Century Rain January 13, 2013

As a member of Audible I get two audiobooks a month. My book selection for audiobooks has a slightly different criteria. Mainly to get the most bang for the buck I try to find long audiobooks. Fantasy novels often fit this criteria. So searching through their best sellers list for Science Fiction I ran across a novel titled “Pushing Ice” by Alastair Reynolds. It sounded interesting enough and was close to 20 hours. It also turned out to be quite a good read with a lot of interesting ideas and science.

So when the time came to spend another of my precious (said with Gollum inflection) credits I turned to another of his novels “Century Rain”. I enjoyed this novel even more. Once you start reading most authors you start to come across commonalities and favorite themes of that author. I detected some here even though these are quite different novels plot wise.

Here is the publisher’s summary:

Three hundred years from now, Earth has been rendered uninhabitable due to the technological catastrophe known as the Nanocaust.

Archaeologist Verity Auger specializes in the exploration of its surviving landscape. Now, her expertise is required for a far greater purpose.
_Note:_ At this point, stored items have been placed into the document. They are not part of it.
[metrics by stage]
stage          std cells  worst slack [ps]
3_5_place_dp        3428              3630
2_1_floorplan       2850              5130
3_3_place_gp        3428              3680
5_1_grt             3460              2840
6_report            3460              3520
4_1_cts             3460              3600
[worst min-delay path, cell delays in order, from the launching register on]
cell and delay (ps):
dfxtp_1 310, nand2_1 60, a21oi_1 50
Something astonishing has been discovered at the far end of a wormhole: mid-twentieth century Earth, preserved like a fly in amber. Somewhere on this alternate planet is a device capable of destroying both worlds at either end of the wormhole. And Verity must find the device, and the man who plans to activate it, before it is too late—for the past and the future of two worlds…

Although in the audiobook the women’s name is I believe Olga Auger, it certainly wasn’t Verity.

We have hear some common Science Fiction themes such as nanobots running amok and something that might be time travel/parallel universe/computer simulation/or something much different. One connection these two novels had is that you have a situation that turns out to be quite different than what the characters assumed had been taking place. In fact the situation is much wilder than even their wild speculations had assumed. Now add in Wendell Floyd a part-time Jazz musician and small-time private detective in 1959 paris and you start to add in a noir dimension. Wendell is hired to investigate the possible murder of a women in a hotel. There is a convergent storyline including both Floyd and Auger that take the murder mystery into a saving of the world or worlds situation.

What I have come to appreciate with Alastair Reynolds is more than just big-idea Science Fiction. While the hypothetical science and possible projections are quite excellent and stunning the characters are not just wireframes moving through the plot. I certainly enjoyed the complexity of the characters in both novels I have read. The various characters added to the tensions and suspense and the novel succeeded as both a noir detective novel and “save the world” science fiction.

My only real complaint which is a common one for lots of Science Fiction is the loss of any religious dimension. In these novels in the future apparently humans have moved beyond religion except of course not moving beyond using Jesus as some form of swear word. In “Pushing Ice” religion only becomes involved when a small group of scientists create a religion as a way to deal with questions they could not understand. Where religion is the irrational result of people creating the supernatural response when failing to understand the underpinning science. A totally materialist view of the human person is also seen in “Century Rain”. Even when Auger says a silent prayer it is totally without any context to her character in the novel and is more like a cliche for what somebody in a hopeless situation does. It is not that I am calling for explicit religious themes and characters in SF, just not using whiteout on the religious instinct where the future is an atheist’s utopian dream of “imagining no religion.” Despite this I have used another of my precious Audible credits for one more of his books.